毎月定期的に続けてきた結果として、少しずつ参加してくださる方の数も増え、内容も回を追うごとに磨かれている気がします。次の回も、さらにブラッシュアップしていきたいと思っています。

居抜き・テナント工事・内装費用——数字を知ると霧が晴れる

居抜き物件を選ぶと何が変わるか

開業コストを抑えたいと考えたとき、最初に検討するのが「居抜き物件」です。前のテナントが使っていた内装や設備をそのまま活用できるため、スケルトン(コンクリート打ちっ放し)の状態から工事するより、初期費用が大幅に抑えられることが多い。

ただ、居抜きには落とし穴もあります。前のテナントの「見えないツケ」を引き継ぐリスクです。水回りの配管が劣化していたり、防水処理が甘かったり、電気容量が足りなかったり。こういった問題は、内覧のときに素人目では判断できません。

だからこそ、物件を見るときは設計・施工の知識を持った人間が一緒に内覧することが大切です。契約書にハンコを押す前に、見えない部分のリスクを確認する。これが、開業後のトラブルを防ぐ一番の方法です。

テナント工事・内装費用の「肌感」を持っておく

事業計画書を作るとき、多くの方が困るのが「内装工事費用の見当がつかない」という点です。

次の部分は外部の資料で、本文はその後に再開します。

<file path="src/rtl/mpe_pkg.sv">
// Package for the Mandelbrot pixel escape block: fixed-point constants,
// configuration, controller state, datapath command and status types.
// No dependencies; every other file in rtl/ refers to it by scoped names.
package mpe_pkg;

  // Fixed-point format of the working word (signed Q4.28).
  localparam int FRAC_BITS = 28;
  localparam int WORD_BITS = FRAC_BITS + 4;
  // Operand width of each datapath multiplier (signed).
  localparam int MUL_BITS  = 33;
  localparam int PROD_BITS = 2 * MUL_BITS;
  // Low slice of the pre-scale coordinate that is multiplied separately.
  localparam int LO_BITS   = 24;
  // Width of a square shifted back to the working scale (not saturated).
  localparam int SQ_BITS   = 2 * WORD_BITS - FRAC_BITS;
  // Width of the sums formed in one iteration step.
  localparam int ITER_BITS = SQ_BITS + 2;

  localparam logic signed [WORD_BITS-1:0] WORD_MAX = {1'b0, {(WORD_BITS-1){1'b1}}};
  localparam logic signed [WORD_BITS-1:0] WORD_MIN = {1'b1, {(WORD_BITS-1){1'b0}}};

  // Configuration register indexes (byte address is 4 times the index).
  localparam int REG_IDX_BITS = 3;
  localparam int ADDR_BITS    = 5;
  typedef enum logic [REG_IDX_BITS-1:0] {
    REG_MIN_RE     = 3'd0,
    REG_MAX_IM     = 3'd1,
    REG_RE_STEP    = 3'd2,
    REG_IM_STEP    = 3'd3,
    REG_ZOOM_SCALE = 3'd4,
    REG_MAX_ITER   = 3'd5
  } reg_idx_t;

  typedef struct packed {
    logic [31:0] min_re;
    logic [31:0] max_im;
    logic [30:0] re_step;
    logic [30:0] im_step;
    logic [30:0] zoom_scale;
    logic [15:0] max_iterations;
  } cfg_t;

  // Controller states, one-hot.
  typedef enum logic [8:0] {
    ST_IDLE     = 9'b000000001,
    ST_MUL_XY   = 9'b000000010,
    ST_SUM      = 9'b000000100,
    ST_MUL_RE   = 9'b000001000,
    ST_MUL_IM   = 9'b000010000,
    ST_FIX_IM   = 9'b000100000,
    ST_ITER_MUL = 9'b001000000,
    ST_ITER_UPD = 9'b010000000,
    ST_DONE     = 9'b100000000
  } state_t;

  // Datapath operations issued by the controller.
  typedef enum logic [3:0] {
    OP_NONE     = 4'd0,
    OP_LOAD     = 4'd1,
    OP_MUL_XY   = 4'd2,
    OP_SUM      = 4'd3,
    OP_MUL_RE   = 4'd4,
    OP_MUL_IM   = 4'd5,
    OP_FIX_IM   = 4'd6,
    OP_ITER_MUL = 4'd7,
    OP_ITER_UPD = 4'd8
  } op_t;

  typedef struct packed {
    op_t  op;
    logic out_load;
    logic in_set;
  } cmd_t;

  typedef struct packed {
    logic escaped;
    logic out_free;
  } status_t;

endpackage

</file>
<file path="src/rtl/mpe_ctrl.sv">
// Controller state machine: sequences coordinate mapping, the escape
// iterations and the result transfer. Depends on mpe_pkg.
module mpe_ctrl (
  input  logic              clk,
  input  logic              rst,
  input  logic              in_valid,
  output logic              in_ready,
  input  logic [15:0]       max_iter,
  input  mpe_pkg::status_t  status,
  output mpe_pkg::cmd_t     cmd
);

  mpe_pkg::state_t state, state_next;
  logic [15:0]     count, count_next;
  logic            in_set, in_set_next;

  assign in_ready = (state == mpe_pkg::ST_IDLE);

  // Next state, iteration count and command decode.
  always_comb begin
    state_next   = state;
    count_next   = count;
    in_set_next  = in_set;
    cmd.op       = mpe_pkg::OP_NONE;
    cmd.out_load = 1'b0;
    cmd.in_set   = in_set;
    unique case (state)
      mpe_pkg::ST_IDLE: begin
        if (in_valid) begin
          cmd.op     = mpe_pkg::OP_LOAD;
          count_next = 16'd0;
          state_next = mpe_pkg::ST_MUL_XY;
        end
      end
      mpe_pkg::ST_MUL_XY: begin
        cmd.op     = mpe_pkg::OP_MUL_XY;
        state_next = mpe_pkg::ST_SUM;
      end
      mpe_pkg::ST_SUM: begin
        cmd.op     = mpe_pkg::OP_SUM;
        state_next = mpe_pkg::ST_MUL_RE;
      end
      mpe_pkg::ST_MUL_RE: begin
        cmd.op     = mpe_pkg::OP_MUL_RE;
        state_next = mpe_pkg::ST_MUL_IM;
      end
      mpe_pkg::ST_MUL_IM: begin
        cmd.op     = mpe_pkg::OP_MUL_IM;
        state_next = mpe_pkg::ST_FIX_IM;
      end
      mpe_pkg::ST_FIX_IM: begin
        cmd.op     = mpe_pkg::OP_FIX_IM;
        state_next = mpe_pkg::ST_ITER_MUL;
      end
      mpe_pkg::ST_ITER_MUL: begin
        // The limit is checked before each step; reaching it means inside.
        if (count == max_iter) begin
          in_set_next = 1'b1;
          state_next  = mpe_pkg::ST_DONE;
        end else begin
          cmd.op     = mpe_pkg::OP_ITER_MUL;
          state_next = mpe_pkg::ST_ITER_UPD;
        end
      end
      mpe_pkg::ST_ITER_UPD: begin
        cmd.op = mpe_pkg::OP_ITER_UPD;
        if (status.escaped) begin
          in_set_next = 1'b0;
          state_next  = mpe_pkg::ST_DONE;
        end else begin
          count_next = count + 16'd1;
          state_next = mpe_pkg::ST_ITER_MUL;
        end
      end
      mpe_pkg::ST_DONE: begin
        if (status.out_free) begin
          cmd.out_load = 1'b1;
          state_next   = mpe_pkg::ST_IDLE;
        end
      end
      default: state_next = mpe_pkg::ST_IDLE;
    endcase
  end

  always_ff @(posedge clk) begin
    if (rst) begin
      state  <= mpe_pkg::ST_IDLE;
      count  <= 16'd0;
      in_set <= 1'b0;
    end else begin
      state  <= state_next;
      count  <= count_next;
      in_set <= in_set_next;
    end
  end

endmodule

</file>
<file path="config.mk">
export PLATFORM = sky130hd
export DESIGN_NAME = mpe_ctrl
export DESIGN_NICKNAME = d
export VERILOG_FILES = /design/src/rtl/mpe_pkg.sv /design/src/rtl/mpe_ctrl.sv
export SDC_FILE = /design/constraint.sdc
export NUM_CORES = 1
export LEC_CHECK = 0
export BUFFER_PORTS_ARGS = -buffer_cell sky130_fd_sc_hd__buf_2
export CAP_MARGIN = 20
export CORE_MARGIN = 3
export CORE_UTILIZATION = 40
export CTS_CLUSTER_DIAMETER = 150
export CTS_CLUSTER_SIZE = 25
export DETAILED_ROUTE_END_ITERATION = 12
export PLACE_DENSITY = 0.61
export SYNTH_ARGS = -nofsm -noshare
export SYNTH_HDL_FRONTEND = slang
export SYNTH_SLANG_ARGS = --single-unit
export TNS_END_PERCENT = 30
</file>
<file path="constraint.sdc">
create_clock -name clk -period 2.2 [get_ports clk]
set_clock_uncertainty 0.15 [all_clocks]
set_input_delay 0.44 -clock clk [delete_from_list [all_inputs] [get_ports clk]]
set_output_delay 0.44 -clock clk [all_outputs]
set_load 0.01 [all_outputs]
</file>
==> results.sh, run 1 <==
export IMPL_status="complete, but fails checks"
export IMPL_violations="negative setup slack"
export IMPL_vias=1640
export IMPL_period_share_pct=106
export IMPL_synthMuxAreaShare_pct=0.613
export IMPL_post_dp_hpwl_um=3350
export IMPL_ys_warn_count=0
export IMPL_peakVddDrop_mv=0.281
export IMPL_slew_violations=0
export IMPL_synth_flop_cell="dfxtp_1"
export IMPL_htree_levels=1
export IMPL_synth_most_common_cell="dfxtp_1"
export IMPL_min_period_ns=2.33
export IMPL_grt_overflow=0
export IMPL_tritoncts="yes"
export IMPL_wl_um=4600
export IMPL_fp_dieW_um=69.9
export IMPL_drc=0
export IMPL_endpoint_kind="primary output"
export IMPL_grt_pass1_vias=1681
export IMPL_multi_input_comb_area_um2=1200
export IMPL_dr_pass1_iters=4
export IMPL_nets=260
export IMPL_die_area_um2=4890
export IMPL_timing_fmax_mhz=428
export IMPL_cts_sinks=26
export IMPL_synth_nets=212
export IMPL_via_per_inst=5.77
export IMPL_synth_adder_area_share_pct=0.766
export IMPL_grt_start_max_net_pins=14
export IMPL_tightest_slew_ns=0.323
export IMPL_gp_congestion=0.944
export IMPL_drive_gt1_share_pct=42.4
export IMPL_placement_io_buffers=27
export IMPL_synth_top_area_share_pct=31.9
export IMPL_place_area_um2=1900
export IMPL_cts_inserted_buffers=3
export IMPL_rsz0062_at_grt="true"
export IMPL_syn_area_um2=1630
export IMPL_core_area_um2=3800
export IMPL_power_leakage_nw=0.844
export IMPL_num_io_pins=28
export IMPL_fillers=355
export IMPL_fp_row_count=22
export IMPL_initial_utilization_pct=43.0
export IMPL_synth_xor_area_share_pct=11.3
export IMPL_cp_start_kind="register"
export IMPL_design_area_um2=2220
export IMPL_num_antenna_cells=0
export IMPL_p_per_area_nw_per_um2=411
export IMPL_cts_root_buf="clkbuf_8"
export IMPL_crit_type="reg -> out"
export IMPL_area_delta_synth_final_pct=36.0
export IMPL_first_iter_violations=116
export IMPL_seqCellArea_um2=562
export IMPL_post_route_util_pct=58.5
export IMPL_die_h_um=69.9
export IMPL_drv_cap=0
export IMPL_final_antenna_net_count=0
export IMPL_yosys_cell_types_count=41
export IMPL_synth_area_per_cell_um2=8.60
export IMPL_crit_required_ns=1.61
export IMPL_pre_cts_slack_ns=-0.133
export IMPL_grt_first_pass_wirelength_um=8120
export IMPL_yosys_register_bits=26
export IMPL_synth_compound_area_share_pct=15.2
export IMPL_cts_max_path_buffers=2
export IMPL_clkLatencyLatePin_ns=0.28
export IMPL_ys_seq_area_share_pct=31.9
export IMPL_synth_top_family_by_area="simple AND/OR/NAND/NOR gates"
export IMPL_setup_slack_ns=-0.134
export IMPL_hold_viol_final=0
export IMPL_synthTopCellsByCount="dfxtp_1, xnor2_1, a21oi_1"
export IMPL_slew_headroom_pct=78.3
export IMPL_postCtsHoldBufs=0
export IMPL_antenna_found_initial=0
export IMPL_synth_edf_count=0
export IMPL_path_clk_slew_ns=0.09
export IMPL_yosys_area_top_type="dfxtp_1"
export IMPL_setup_violations=5
export IMPL_synthCells=190
export IMPL_synthSimpleGateAreaFrac_pct=36.1
export IMPL_synthTopCellsByArea="dfxtp_1, xnor2_1, a21oi_1, o21ai_0, o31ai_1"
export IMPL_hold_class="in -> reg"
export IMPL_crit_fanout=4
export IMPL_wl_per_cell_um=16.2
export IMPL_track_usage_pct=20.3
export IMPL_async_reset_ff_share_pct=0
export IMPL_cp_arrival_ns=1.74
==> final cells by class <==
cell class	instances	area share [%]
timing repair buffer	54	15.7
tap	48	2.70
clock buffer	3	1.86
inverter	3	0.507
multi-input combinational	150	53.9
sequential	26	25.3
==> registers in the layout (all words and copies together) (netlist names) <==
| signal | cells |
|---|---|
| count | 16 |
| state | 9 |
| in_set | 1 |
==> kinds of logic (layout without fill, tap and decap cells) <==
group           Yosys count  count (layout)
xor+xnor                 21              21
buf+inv                  14              60
compound gates           41              41
mux                       1               1
fa+ha+maj                 1               1
simple gates             86              86
flops                    26              26
==> metrics by stage <==
stage	hold WS, ns	setup TNS, ns	cells	power (mW)
after floorplan	0.314	0	190	0.564
after global placement	0.328	-0.306	271	0.622
after detailed placement	0.341	-0.324	271	0.624
after CTS	0.280	-0.373	282	0.916
after global routing	0.281	-0.826	284	0.956
final	0.287	-0.514	284	0.914
==> repair_timing <==
item | in CTS | in global routing
pin swaps | 11 | 10
gates resized for setup | 34 | 19
gates cloned | 0 | 0
setup buffers | 8 | 2
setup endpoints to repair | 5 | 11
==> routing by layer <==
metal | GRT usage [%] | vias up | wire (um)
li1 | - | 810 | -
met1 | 24.5 | 769 | 1920
met2 | 35.5 | 46 | 2320
met3 | 4.03 | 15 | 191
met4 | 7.23 | 0 | 157
met5 | 0 | - | 0
==> critical path: stages, from the launching register on <==
cell     delay [ns]
dfxtp_2        0.35
xnor2_1        0.15
nand4_1        0.18
nor4_4         0.35
buf_4          0.20
o21ai_2        0.08
buf_2          0.16
==> path summary, 6_finish.rpt <==
path                                start  slack (ns)        end  cells past startpoint
worst max-delay path            count[14]       -0.13     cmd[4]                      6
worst min-delay path                  rst        0.29   state[1]                      2
worst max register to register   state[0]        0.18  count[13]                      6
worst min register to register  count[14]        0.35  count[14]                      2
==> cell usage in the layout, fill, tap and decap left out, types with 3 or more instances in the layout <==
| cell type | count |
|---|---|
| buf_2 | 27 |
| nor2_1 | 8 |
| buf_4 | 24 |
| o31ai_1 | 7 |
| dfxtp_2 | 9 |
| or3_1 | 7 |
| nand4_1 | 8 |
| dfxtp_4 | 8 |
| or4_1 | 6 |
| xnor2_2 | 8 |
| nand4b_1 | 3 |
| nor2b_1 | 3 |
| nand2b_1 | 4 |
| xor2_1 | 4 |
| nor4_4 | 6 |
| dfxtp_1 | 9 |
| and3_1 | 5 |
| a21oi_1 | 16 |
| xnor2_1 | 9 |
| nand2_1 | 10 |
| inv_1 | 3 |
| clkbuf_8 | 3 |
| o21ai_0 | 8 |
| nand3_1 | 4 |
| buf_6 | 3 |
==> power by group <==
part           switching, mW  internal [mW]  total (mW)
sequential           0.00344          0.465       0.468
combinational         0.0856         0.0851       0.171
clock                  0.152          0.123       0.275
total                  0.241          0.673       0.914
No activity file was read; power rests on OpenSTA's default activity.
==> run 2: changes to the inputs <==
- PLACE_DENSITY: 0.61 -> default
- SETUP_SLACK_MARGIN: default -> 0.15
==> results.sh, run 2 (synthesis results as in run 1) <==
export IMPL_place_inst=274
export IMPL_initial_utilization_pct=43.0
export IMPL_num_io_pins=28
export IMPL_fillers=353
export IMPL_hold_class="in -> reg"
export IMPL_core_area_um2=3800
export IMPL_htree_levels=1
export IMPL_track_usage_pct=18.0
export IMPL_worstPathCellList="or4_4, buf_6, nor3_4, buf_2"
export IMPL_grt_pass1_vias=1531
export IMPL_drive_gt1_share_pct=39.1
export IMPL_grt_first_pass_wirelength_um=7200
export IMPL_cts_max_path_buffers=2
export IMPL_crit_required_ns=1.61
export IMPL_slew_violations=0
export IMPL_cts_inserted_buffers=3
export IMPL_cp_arrival_ns=1.73
export IMPL_seqCellArea_um2=542
export IMPL_path_clk_slew_ns=0.08
export IMPL_final_antenna_net_count=0
export IMPL_vias=1637
export IMPL_wl_per_cell_um=15.5
export IMPL_endpoint_kind="primary output"
export IMPL_layout_common_cells="buf_2, buf_4, a21oi_1"
export IMPL_cts_sinks=26
export IMPL_setup_violations=4
export IMPL_violations="negative setup slack"
export IMPL_fp_dieW_um=69.9
export IMPL_wl_um=4380
export IMPL_postCtsHoldBufs=0
export IMPL_final_cells=283
export IMPL_crit_type="reg -> out"
export IMPL_gp_congestion=0.863
export IMPL_placement_io_buffers=27
export IMPL_drv_cap=0
export IMPL_crit_fanout=4
export IMPL_clkLatencyLatePin_ns=0.27
export IMPL_via_per_inst=5.78
export IMPL_antenna_found_initial=0
export IMPL_multi_input_comb_area_um2=1150
export IMPL_fp_row_count=22
export IMPL_grt_start_max_net_pins=17
export IMPL_die_area_um2=4890
export IMPL_tritoncts="yes"
export IMPL_slowest_stage="or4_4"
export IMPL_p_per_area_nw_per_um2=427
export IMPL_cts_root_buf="clkbuf_8"
export IMPL_status="complete, but fails checks"
export IMPL_drc=0
export IMPL_min_period_ns=2.32
export IMPL_area_delta_synth_final_pct=31.9
export IMPL_peakVddDrop_mv=0.300
export IMPL_post_dp_hpwl_um=3280
export IMPL_fin_hold_ws_ns=0.277
export IMPL_largest_reg_flops=16
export IMPL_cp_start_kind="register"
export IMPL_biggestRegsByFlops="count (16), state (9), in_set (1)"
export IMPL_grt_overflow=0
export IMPL_slew_headroom_pct=66.7
export IMPL_regMostFlops="count"
export IMPL_setup_slack_ns=-0.117
export IMPL_period_share_pct=105
export IMPL_first_iter_violations=80
export IMPL_dr_pass1_iters=4
export IMPL_power_leakage_nw=0.827
export IMPL_num_antenna_cells=0
export IMPL_timing_fmax_mhz=432
export IMPL_die_h_um=69.9
export IMPL_hold_viol_final=0
export IMPL_mostFrequentLayoutCell="buf_2"
export IMPL_tightest_slew_ns=0.493
export IMPL_nets=259
export IMPL_rsz0062_at_grt="true"
export IMPL_slowest_delay_ns=0.56
## run 2: changes by cell type in the layout (fill, tap and decap cells not counted), moves of 2 or more
| cell | before | now |
|---|---|---|
| dfxtp_2 | 9 | 14 |
| xnor2_2 | 8 | 2 |
| buf_4 | 24 | 20 |
| buf_6 | 3 | 6 |
| xnor2_1 | 9 | 15 |
| dfxtp_4 | 8 | 1 |
| dfxtp_1 | 9 | 11 |
## run 2: layer usage
metal / wire, um / share of wire [%] / global-route usage, %
met1: 2090 / 48 / 24.4
met2: 2080 / 47 / 29.5
met3: 152 / 3.5 / 3.60
met4: 54 / 1.2 / 3.83
met5: 0 / 0 / 0
## run 2: report_power, final
part | switching, mW | internal (mW) | total (mW)
Clock | 0.149 | 0.123 | 0.272
Combinational | 0.0845 | 0.0868 | 0.171
Sequential | 0.00310 | 0.473 | 0.477
Total | 0.237 | 0.683 | 0.920
## run 2: cell type report
type	count	area share, %
multi-input combinational	150	53.3
sequential	26	25.1
timing repair buffer	53	16.4
tap	48	2.79
clock buffer	3	1.92
inverter	3	0.523
## run 2: repair_timing
action	4_1_cts	5_1_grt
resized for setup	23	15
endpoints found under the setup margin	12	25
setup buffers	6	0
pin swaps	11	9
## run 2: path summary, 6_finish.rpt
| kind | start | endpoint | slack, ns | depth (start not counted) |
|---|---|---|---|---|
| min reg2reg | count[15] | count[15] | 0.35 | 2 |
| max reg2reg | state[0] | count[11] | 0.10 | 6 |
| min | rst | state[6] | 0.28 | 2 |
| max | state[0] | cmd[5] | -0.12 | 4 |
## run 2: worst max-delay path: cells and delay by family (launching register included)
kind	cells	cell delay (ns)
buffers and inverters	2	0.33
flip-flops	1	0.33
AND/OR/NAND/NOR	2	0.79
## run 2: stage by stage
stage | utilization, % | worst slack [ns] | power (mW) | setup TNS (ns) | instance area, um^2
4_1_cts | 55.1 | -0.0589 | 0.907 | -0.168 | 2090
6_report | 56.7 | -0.117 | 0.920 | -0.260 | 2150
5_1_grt | 56.7 | -0.159 | 0.961 | -0.816 | 2150
3_3_place_gp | 50.8 | 0.0455 | 0.621 | 0 | 1930
3_5_place_dp | 50.8 | 0.0519 | 0.624 | 0 | 1930
2_1_floorplan | - | 0.123 | 0.564 | 0 | 1640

ざっくりとした目安として、こういう感じで考えるといいかもしれません。

京都のテナント工事・内装費用の目安(参考)

居抜き物件の軽リフォーム

既存内装を活かしつつ、クロス・照明・サインなど仕上げ工事中心。坪単価5〜20万円程度が目安。

居抜き物件のフルリフォーム

既存内装を解体して一から作り直すパターン。坪単価20〜40万円程度。業態・規模によって大きく変動。

スケルトンからの新規工事

内装・設備をすべて作る。飲食店は厨房設備も加わるため坪単価30〜60万円以上になることも。

これはあくまで目安で、物件の状態、業態、仕上げのグレードによって大きく変わります。大切なのは「だいたいこのくらいかかる可能性がある」という肌感を持った上で物件を探すことです。

「この物件を居抜きで借りたら工事費はどれくらいになるか」という見立てを、物件探しの段階から持てると、資金計画がずっとリアルになります。コトスタイルの開業相談では、物件内覧の同行もしているのは、まさにそのためです。

「居抜きで安く開業できる」は、半分本当で半分注意

居抜き物件のメリットは本物です。うまく活用すれば、工事費を数百万円単位で抑えられることもある。

でも「居抜きだから安い」という先入観は、時に危険です。前の業態と自分の業態が違えば、厨房設備の変更や排気ダクトの追加が必要になって、結果的にスケルトンから工事するのと変わらなくなるケースもあります。

物件を見つけてから相談するのではなく、物件を探す段階からプロと一緒に動く。それが、後悔しない開業コストの組み立てにつながります。

居抜き物件の費用比較については居抜きvsスケルトン、内装費用はどれだけ違う?京都の事例で徹底比較でも詳しく解説しています。

まとめ|「やりたい気持ち」を、一緒に整理しませんか

「自分のお店を持ちたい」という最初の小さな火種は、本当に尊いものだと思っています。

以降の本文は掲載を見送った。